Los riñones son dos órganos que se ocupan, entre otras cosas, de limpiar la sangre de las toxinas que se producen en el cuerpo y de filtrar, depurar y nivelar todo lo que bebemos. Cuando fallan y disminuye, de manera gradual y progresiva, el índice de filtración de los riñones, se produce la Insuficiencia Renal Crónica.
Esta disminución gradual del funcionamiento de los riñones explica la ausencia de unos síntomas iniciales hasta que el índice de filtración es inferior al 20 o al 25 % de los valores considerados normales.
Las causas que pueden llevar a la Insuficiencia Renal Crónica son muchas, a aparte de traumatismos que puedan dañar repentinamente estos órganos: hipertensión arterial, diabetes, glomerulonefritis (inflamación de los riñones), colagenosis (enfermedades del tejido conectivo), infección crónica, obstrucción urinaria, enfermedades hereditarias, fármacos, tóxicos, etc. Cuando la enfermedad se manifiesta, los síntomas pueden ser diversos: nauseas, vómitos, diarreas, cefaleas, vértigos, somnolencia, convulsiones, sudor...

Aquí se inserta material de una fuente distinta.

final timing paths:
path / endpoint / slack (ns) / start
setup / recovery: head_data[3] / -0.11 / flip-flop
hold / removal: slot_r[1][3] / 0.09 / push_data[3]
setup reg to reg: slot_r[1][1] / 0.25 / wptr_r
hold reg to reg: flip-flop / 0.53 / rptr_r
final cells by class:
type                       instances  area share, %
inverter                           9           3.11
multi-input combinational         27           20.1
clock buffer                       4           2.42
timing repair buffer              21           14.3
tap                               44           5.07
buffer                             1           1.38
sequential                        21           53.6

Si a una persona no le funcionan bien los riñones le resulta inevitable seguir manteniendo limpia la sangre a través de algún proceso mecánico, ya que en caso contrario el enfermo renal podría morir por concentración de toxinas. La hemodiálisis, la diálisis peritoneal automatizada, la diálisis peritoneal continua ambulatoria, y finalmente el trasplante son técnicas para conseguirlo, y permiten a las personas que padecen este problema seguir llevando una vida relativamente normal.
La hemodiálisis
Fue el primer sistema que se ideó para sustituir la función de limpieza de los riñones, y hoy en día es la técnica más utilizada en España. Se trata de un procedimiento por el que la sangre, a través de un sistema de tubos, llega a una máquina, atraviesa un filtro especial que la limpia y es devuelta al cuerpo. La sangre entra y sale por dos agujas que se mantienen conectadas al brazo por una fístula arterio-venosa. El proceso elimina las toxinas que los riñones no pueden extraer con la orina. Esta operación se repite 3 veces a la semana durante unas cuatro horas en cada vez, y suele realizarse en un centro hospitalario o en un centro especializado. La sangre, por tanto, se limpia de forma intermitente.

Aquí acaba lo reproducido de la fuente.